On Thu, 1 Sep 2022 17:38:39 GMT, Nir Lisker <nlis...@openjdk.org> wrote:

>> Edit: I missed some nuance, below is the correct version.
>> 
>> There are three objects involved here: the parent observable, the new 
>> observable and the conditional.
>> 
>> What `when` should achieve is to make the new observable and conditional 
>> easy to garbage collect when the conditional is `false` (the parent 
>> observable is considered to be long lived so GC doesn't really apply there). 
>>  The conditional and new observable refer to each other so they must have a 
>> similar life cycle.
>> 
>>> What happens if they are GC'd and the conditional becomes `true` later?
>> 
>> This can't happen, the conditional refers to the new observable, their life 
>> cycles are tied to each other.
>> 
>> Strong references look like this when conditional is `true`:
>> 
>>       conditional <--> new observable <--> parent observable
>> 
>> When it is `false`:
>> 
>>      conditional <--> new observable --> parent observable
>> 
>> Conditional must have a similar life cycle as new observable if your purpose 
>> is to use `when` to break strong references to allow for GC.
>
> If I have a (dumb) method
> 
> 
> void someMethod(ObservableValue<String> longLivedProperty) {
>     ObservableValue<Boolean> condition = new SimpleBooleanProperty(true);
>     ObservableValue<String> whenProperty = longLivedProperty.when(condition)
> }
> 
> 
> then shouldn't `condition` and `whenProperty` be eligible for GC even when 
> `condition` holds `true`? If not, do I not get a memory leak because I can't 
> change `condition` to `false` to allow garbage collection?

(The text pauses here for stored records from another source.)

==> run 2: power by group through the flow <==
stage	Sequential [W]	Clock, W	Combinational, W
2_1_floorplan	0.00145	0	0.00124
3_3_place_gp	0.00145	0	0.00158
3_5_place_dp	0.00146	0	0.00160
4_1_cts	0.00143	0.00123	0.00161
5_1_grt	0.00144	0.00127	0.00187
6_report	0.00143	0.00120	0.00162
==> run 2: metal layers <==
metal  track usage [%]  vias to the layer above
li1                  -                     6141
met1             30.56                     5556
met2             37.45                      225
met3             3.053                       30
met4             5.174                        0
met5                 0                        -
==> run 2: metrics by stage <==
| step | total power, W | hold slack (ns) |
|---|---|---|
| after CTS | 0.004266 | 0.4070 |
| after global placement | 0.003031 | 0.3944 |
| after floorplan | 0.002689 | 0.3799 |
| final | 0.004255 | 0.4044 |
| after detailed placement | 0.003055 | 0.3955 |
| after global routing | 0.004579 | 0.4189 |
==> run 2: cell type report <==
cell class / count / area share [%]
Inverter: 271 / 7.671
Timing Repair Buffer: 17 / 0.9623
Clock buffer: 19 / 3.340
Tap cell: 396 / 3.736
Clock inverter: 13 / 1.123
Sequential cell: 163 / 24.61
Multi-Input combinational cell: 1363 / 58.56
`config.mk`:
```
export PLATFORM = sky130hd
export DESIGN_NAME = scp_port
export DESIGN_NICKNAME = d
export VERILOG_FILES = /design/src/scp_pkg.sv /design/src/scp_event_latch.sv /design/src/scp_apb_slave.sv /design/src/scp_port.sv
export VERILOG_INCLUDE_DIRS = /design/src
export SDC_FILE = /design/constraint.sdc
export NUM_CORES = 1
export LEC_CHECK = 0
export ABC_AREA = 1
export BUFFER_PORTS_ARGS = -buffer_cell sky130_fd_sc_hd__buf_4
export CORE_MARGIN = 2
export CORE_UTILIZATION = 48
export CTS_CLUSTER_DIAMETER = 30
export CTS_CLUSTER_SIZE = 40
export DETAILED_ROUTE_END_ITERATION = 7
export PLACE_DENSITY = 0.88
export SYNTH_ARGS = -nofsm -noshare
export SYNTH_HDL_FRONTEND = slang
export SYNTH_SLANG_ARGS = --single-unit
```
`constraint.sdc`:
```
create_clock -name pclk -period 1.44 [get_ports pclk]
set_clock_uncertainty 0.05 [all_clocks]
set_input_delay 0.144 -clock pclk [delete_from_list [all_inputs] [get_ports pclk]]
set_output_delay 0.144 -clock pclk [all_outputs]
set_load 0.01 [all_outputs]
```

Well, this specific example, yes, they'll be both eligible for GC, but that's 
because you're not observing `whenProperty` anywhere. When not observed, it 
won't create a listener on `longLivedProperty`.

Assuming that `whenProperty` is observed and with `condition` being always 
`true` it is basically the same as:

     ObservableValue<String> whenProperty = longLivedProperty.map(x -> x);

As long as `whenProperty` is observed, `longLivedProperty` has a direct 
reference to it (via listener).  With `when` however, the `condition` can be 
used to (temporarily or permanently) break this reference. You could set it to 
`false` in `dispose` for example, triggering the unregistration of the listener 
on `longLivedProperty` (for multiple properties at once if desired):

      ObservableValue<Boolean> active = new SimpleBooleanProperty(true);

      MySkin() {
           
getSkinnable().textProperty().when(active).addListener(this::updateSkinStuffs);
           
getSkinnable().fontProperty().when(active).addListener(this::updateSkinStuffs);
           
getSkinnable().wrapTextProperty().when(active).addListener(this::updateSkinStuffs);
      }

      void dispose() {
           active.set(false);  // kills all listeners/bindings/etc in a single 
line
      }

Or the other case I really like:

     label.textProperty().bind(longLivedProperty.when(label::isShownProperty));

As long as `label` is showing, it takes updates from `longLivedProperty`; if 
the screen is closed, it detaches, and (assuming all such bindings are nicely 
detached) the label (and the rest of the UI it may be part of) can be GC'd 
without problem.

If you kept a reference to the UI (containing that label), then you also kept a 
reference to the label, to its text property, and to that binding with then 
`when` in it -- making that UI visible again restores the listener on 
`longLivedProperty` and the label immediately receives whatever the latest 
value is in that property if it changed while the UI was invisible.